Work order: Show each line of the entries below in which the word "checks" appears.
START Supplied entries
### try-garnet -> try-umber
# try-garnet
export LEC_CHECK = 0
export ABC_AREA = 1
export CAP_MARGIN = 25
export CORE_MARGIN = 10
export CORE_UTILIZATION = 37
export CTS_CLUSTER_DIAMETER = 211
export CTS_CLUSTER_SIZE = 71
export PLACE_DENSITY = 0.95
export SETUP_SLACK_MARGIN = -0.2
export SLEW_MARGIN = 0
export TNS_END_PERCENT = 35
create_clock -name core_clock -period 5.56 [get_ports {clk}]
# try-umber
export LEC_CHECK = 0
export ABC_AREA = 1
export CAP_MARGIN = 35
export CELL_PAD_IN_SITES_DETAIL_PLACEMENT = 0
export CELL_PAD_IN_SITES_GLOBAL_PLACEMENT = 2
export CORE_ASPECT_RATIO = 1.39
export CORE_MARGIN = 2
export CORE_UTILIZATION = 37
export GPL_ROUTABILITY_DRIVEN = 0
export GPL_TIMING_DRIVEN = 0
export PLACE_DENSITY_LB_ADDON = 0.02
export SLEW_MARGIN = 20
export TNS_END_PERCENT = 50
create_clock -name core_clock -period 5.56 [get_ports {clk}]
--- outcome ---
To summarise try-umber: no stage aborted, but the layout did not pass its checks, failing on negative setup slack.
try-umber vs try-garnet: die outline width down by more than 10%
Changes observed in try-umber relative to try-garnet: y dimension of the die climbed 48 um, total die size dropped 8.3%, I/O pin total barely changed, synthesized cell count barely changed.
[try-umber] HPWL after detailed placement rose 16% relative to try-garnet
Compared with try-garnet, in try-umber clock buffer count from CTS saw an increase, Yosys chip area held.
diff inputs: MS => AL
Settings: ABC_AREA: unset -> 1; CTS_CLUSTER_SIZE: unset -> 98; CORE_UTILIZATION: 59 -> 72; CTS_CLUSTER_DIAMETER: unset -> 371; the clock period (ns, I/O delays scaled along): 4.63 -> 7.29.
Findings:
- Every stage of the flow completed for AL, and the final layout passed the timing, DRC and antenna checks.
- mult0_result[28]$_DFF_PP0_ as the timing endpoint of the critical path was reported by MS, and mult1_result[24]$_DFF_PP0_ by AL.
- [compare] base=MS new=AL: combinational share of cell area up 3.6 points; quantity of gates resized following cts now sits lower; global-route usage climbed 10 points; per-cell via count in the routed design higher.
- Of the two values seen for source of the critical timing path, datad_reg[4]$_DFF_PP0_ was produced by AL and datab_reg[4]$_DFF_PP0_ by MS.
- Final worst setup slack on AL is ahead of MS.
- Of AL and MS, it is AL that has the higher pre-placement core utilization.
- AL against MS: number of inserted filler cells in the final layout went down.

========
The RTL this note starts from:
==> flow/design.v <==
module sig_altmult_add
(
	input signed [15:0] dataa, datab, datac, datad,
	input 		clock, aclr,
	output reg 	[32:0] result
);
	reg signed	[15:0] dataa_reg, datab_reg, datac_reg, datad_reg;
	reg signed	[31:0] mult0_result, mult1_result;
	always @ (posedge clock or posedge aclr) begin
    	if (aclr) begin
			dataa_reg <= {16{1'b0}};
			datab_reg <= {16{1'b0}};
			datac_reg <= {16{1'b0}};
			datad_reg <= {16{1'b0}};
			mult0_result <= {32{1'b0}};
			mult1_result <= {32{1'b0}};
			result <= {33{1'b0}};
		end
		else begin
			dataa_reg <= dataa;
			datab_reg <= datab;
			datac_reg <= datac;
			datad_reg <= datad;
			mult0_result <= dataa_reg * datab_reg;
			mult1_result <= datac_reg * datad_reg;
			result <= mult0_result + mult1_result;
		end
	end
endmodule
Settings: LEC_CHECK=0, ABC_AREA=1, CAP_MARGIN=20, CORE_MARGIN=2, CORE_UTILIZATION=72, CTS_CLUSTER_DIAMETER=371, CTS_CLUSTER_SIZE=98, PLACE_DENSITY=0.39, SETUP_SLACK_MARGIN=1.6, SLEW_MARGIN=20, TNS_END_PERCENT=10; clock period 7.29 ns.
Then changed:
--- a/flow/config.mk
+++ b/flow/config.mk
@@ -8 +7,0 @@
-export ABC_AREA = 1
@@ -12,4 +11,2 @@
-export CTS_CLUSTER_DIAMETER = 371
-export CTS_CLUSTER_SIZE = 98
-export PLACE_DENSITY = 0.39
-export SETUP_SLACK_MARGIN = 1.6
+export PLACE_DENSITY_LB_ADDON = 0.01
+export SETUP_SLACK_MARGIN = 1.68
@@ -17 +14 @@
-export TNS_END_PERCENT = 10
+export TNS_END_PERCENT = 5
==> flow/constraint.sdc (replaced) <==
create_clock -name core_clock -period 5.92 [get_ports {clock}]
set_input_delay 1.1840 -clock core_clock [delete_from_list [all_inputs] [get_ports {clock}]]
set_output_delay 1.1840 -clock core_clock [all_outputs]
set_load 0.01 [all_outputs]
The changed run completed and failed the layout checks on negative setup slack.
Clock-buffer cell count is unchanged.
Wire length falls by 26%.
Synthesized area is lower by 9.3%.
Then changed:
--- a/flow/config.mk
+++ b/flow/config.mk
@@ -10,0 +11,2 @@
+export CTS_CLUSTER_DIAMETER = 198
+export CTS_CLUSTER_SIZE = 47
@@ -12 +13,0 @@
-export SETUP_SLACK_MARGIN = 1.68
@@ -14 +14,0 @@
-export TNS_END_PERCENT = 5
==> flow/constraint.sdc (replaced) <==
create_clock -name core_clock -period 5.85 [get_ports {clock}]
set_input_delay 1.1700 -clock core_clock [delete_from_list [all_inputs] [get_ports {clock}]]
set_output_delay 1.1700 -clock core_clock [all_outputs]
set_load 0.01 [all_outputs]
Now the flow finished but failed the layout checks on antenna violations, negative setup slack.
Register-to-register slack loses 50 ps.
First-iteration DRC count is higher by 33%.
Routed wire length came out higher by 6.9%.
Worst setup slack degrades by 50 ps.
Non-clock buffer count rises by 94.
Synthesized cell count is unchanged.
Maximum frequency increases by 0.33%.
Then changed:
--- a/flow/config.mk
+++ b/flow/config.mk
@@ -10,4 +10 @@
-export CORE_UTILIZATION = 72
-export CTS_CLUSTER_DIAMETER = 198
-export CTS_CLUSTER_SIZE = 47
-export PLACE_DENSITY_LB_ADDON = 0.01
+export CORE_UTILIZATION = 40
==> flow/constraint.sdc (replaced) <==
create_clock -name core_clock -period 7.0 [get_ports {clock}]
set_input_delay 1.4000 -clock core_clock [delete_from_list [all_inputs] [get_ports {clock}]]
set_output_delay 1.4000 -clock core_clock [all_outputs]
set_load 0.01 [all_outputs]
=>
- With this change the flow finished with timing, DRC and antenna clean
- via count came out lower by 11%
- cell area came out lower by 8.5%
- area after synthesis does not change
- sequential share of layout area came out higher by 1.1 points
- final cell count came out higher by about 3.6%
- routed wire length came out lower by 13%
Design cpu, start of the top module:
module cpu(input clk, reset, input [15:0] i_mem_rddata, output logic o_mem_rd, o_mem_wr, output logic [15:0] o_mem_addr, o_mem_wrdata);
	logic ld_pc, pc_inc, ldpc7, Ain, Gin, AddSub, ldnz, ld_ir, ld_addr, ld_data, done;
	logic Gout, pcout, out8, s8out, s11out, wr, n, z;
	logic [15:0] buswire, wA, wG, wPC, wr0, wr1, wr2, wr3, wr4, wr5, wr6, wr7, sext_imm8, sext_imm11, IR, addr, data, sum;
	logic [7:0] Xreg, Yreg, Rin, Rout;
	logic [12:0] Sel;
	logic [7:0] imm8;
	logic [10:0] imm11;
	logic [4:0] inst;
	enum int unsigned
	{
		INIT,
		T0,
		T1,
		T2,
		T3,
		T4,
		T5,
		T6
	} state, nextstate;
	always @(posedge clk)
		if (reset)
			state <= INIT;
		else
			state <= nextstate;	
	always @(state, done)
	begin
		case (state)
			INIT:
				nextstate = T0;
			T0:  
				nextstate = T1;
			T1: begin
 				if (done) nextstate = T0;
 				else nextstate = T2;
 			end
			T2: 
 			begin
 				if (done) nextstate = T0;
				else nextstate = T3;
			end
	 		T3:  
	 		begin
				if (done) nextstate = T0;
 				else nextstate = T4;
  ...
Settings: LEC_CHECK=0, ABC_AREA=1, CAP_MARGIN=20, CELL_PAD_IN_SITES_DETAIL_PLACEMENT=0, CORE_MARGIN=2, CORE_UTILIZATION=66, CTS_CLUSTER_SIZE=19, HOLD_SLACK_MARGIN=0.12, MAX_ROUTING_LAYER=met4, PLACE_DENSITY_LB_ADDON=0.22, SETUP_SLACK_MARGIN=-0.2, SLEW_MARGIN=20, TNS_END_PERCENT=90; clock period 2.12 ns.
run.sh (not shown) runs the stock make flow with config.mk's settings and CLKGATE_MAP_FILE=.
The starting point died in 4_1_cts.
==> next run, changes <==
CELL_PAD_IN_SITES_DETAIL_PLACEMENT = not set   (was 0)
CORE_UTILIZATION = 64   (was 66)
CTS_CLUSTER_DIAMETER = 251   (was not set)
CTS_CLUSTER_SIZE = not set   (was 19)
HOLD_SLACK_MARGIN = not set   (was 0.12)
MAX_ROUTING_LAYER = not set   (was met4)
PLACE_DENSITY_LB_ADDON = not set   (was 0.22)
SETUP_SLACK_MARGIN = -0.51   (was -0.2)
TNS_END_PERCENT = not set   (was 90)
clock period = 5.63 ns   (was 2.12 ns; I/O delays follow)
After rerunning: Now the flow ran to the end with violations: setup timing; synthesized cell count does not change; area after synthesis does not change; die area came out higher by a few percent.

========
Starting RTL as in the previous note.
export LEC_CHECK = 0
export ABC_AREA = 1
export CAP_MARGIN = 20
export CELL_PAD_IN_SITES_GLOBAL_PLACEMENT = 3
export CORE_ASPECT_RATIO = 0.67
export CORE_MARGIN = 7
export CORE_UTILIZATION = 25
export CTS_CLUSTER_SIZE = 66
export HOLD_SLACK_MARGIN = 0.12
export PLACE_DENSITY_LB_ADDON = 0.09
export SLEW_MARGIN = 40
export TNS_END_PERCENT = 75
create_clock -name core_clock -period 11.0 [get_ports {clk}]
==> next run, changes <==
ABC_AREA = unset   (was 1)
CELL_PAD_IN_SITES_GLOBAL_PLACEMENT = unset   (was 3)
CORE_ASPECT_RATIO = unset   (was 0.67)
CORE_MARGIN = 2   (was 7)
CORE_UTILIZATION = 40   (was 25)
CTS_CLUSTER_SIZE = unset   (was 66)
HOLD_SLACK_MARGIN = unset   (was 0.12)
PLACE_DENSITY_LB_ADDON = unset   (was 0.09)
SLEW_MARGIN = 20   (was 40)
TNS_END_PERCENT = unset   (was 75)
clock period = 7.35 ns   (was 11.0 ns; I/O delays follow)
After rerunning: The new run completed with no timing, DRC or antenna violations. Area after synthesis fell by 0.45%. Routed wire length goes down by 20%. Clock skew is lower by 0.0040 ns. Worst setup slack is worse by 2.3 ns. Final area drops by 1.0%. Non-clock buffer count is higher by 62. Core utilization went up by 17 points.
==> next run, changes <==
ABC_AREA = 0   (was unset)
CORE_UTILIZATION = 72   (was 40)
CTS_CLUSTER_DIAMETER = 310   (was unset)
CTS_CLUSTER_SIZE = 99   (was unset)
PLACE_DENSITY = 0.42   (was unset)
SETUP_SLACK_MARGIN = 0.74   (was unset)
TNS_END_PERCENT = 10   (was unset)
clock period = 3.11 ns   (was 7.35 ns; I/O delays follow)
What happened: The new run died in 3_5_place_dp with DPL-0033; area after synthesis stays the same; die size went down by 44%; synthesized cell count does not change.
==> next run, changes <==
ABC_AREA = unset   (was 0)
CTS_CLUSTER_DIAMETER = unset   (was 310)
CTS_CLUSTER_SIZE = unset   (was 99)
PLACE_DENSITY = unset   (was 0.42)
SETUP_SLACK_MARGIN = -0.18   (was 0.74)
TNS_END_PERCENT = unset   (was 10)
clock period = 6.61 ns   (was 3.11 ns; I/O delays follow)
After rerunning: The new run finished but fails on setup timing. Area after synthesis stays the same. Synthesized cell count stays the same. Die area is unchanged.

========
cpu again, from the RTL that the note above started with.
make LEC_CHECK=0 ABC_AREA=1 CAP_MARGIN=20 CELL_PAD_IN_SITES_GLOBAL_PLACEMENT=3 CORE_ASPECT_RATIO=0.67 CORE_MARGIN=7 CORE_UTILIZATION=25 CTS_CLUSTER_SIZE=66 HOLD_SLACK_MARGIN=0.12 MIN_ROUTING_LAYER=met2 PLACE_DENSITY_LB_ADDON=0.09 SETUP_SLACK_MARGIN=3.09 SLEW_MARGIN=40 TNS_END_PERCENT=75 finish   # period 11.0 ns
Edit:
- ABC_AREA: 1 -> default
- CELL_PAD_IN_SITES_GLOBAL_PLACEMENT: 3 -> default
- CORE_ASPECT_RATIO: 0.67 -> default
- CORE_MARGIN: 7 -> 2
- CORE_UTILIZATION: 25 -> 40
- CTS_CLUSTER_SIZE: 66 -> default
- HOLD_SLACK_MARGIN: 0.12 -> default
- MIN_ROUTING_LAYER: met2 -> default
- PLACE_DENSITY_LB_ADDON: 0.09 -> default
- SETUP_SLACK_MARGIN: 3.09 -> default
- SLEW_MARGIN: 40 -> 20
- TNS_END_PERCENT: 75 -> default
- clock period: 11.0 -> 7.5 ns (I/O delays scaled with it)
What happened: Global-route usage goes down by 5.1 points; cell area decreases by 3.3%; area after synthesis came out lower by about 0.45%; final cell count decreases by 23%; setup slack degrades by 3100 ps; critical path depth drops by 15; sequential power goes up by 47%; first-iteration DRC count goes down by about 50%; die size decreases by 42%; total power rose by about 40%; worst hold slack gets worse by 12 ps.
Edit:
- CELL_PAD_IN_SITES_DETAIL_PLACEMENT: default -> 2
- CORE_UTILIZATION: 40 -> 70
- PLACE_DENSITY: default -> 0.63
- SETUP_SLACK_MARGIN: default -> 0.49
- With this change the flow ended with an error in detailed placement (3_5_place_dp), error DPL-0033
- die size falls by 42%
- area after synthesis is unchanged
- synthesized cell count stays the same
END Supplied entries
Result of this exercise:
To summarise try-umber: no stage aborted, but the layout did not pass its checks, failing on negative setup slack.
- Every stage of the flow completed for AL, and the final layout passed the timing, DRC and antenna checks.
The changed run completed and failed the layout checks on negative setup slack.
Now the flow finished but failed the layout checks on antenna violations, negative setup slack.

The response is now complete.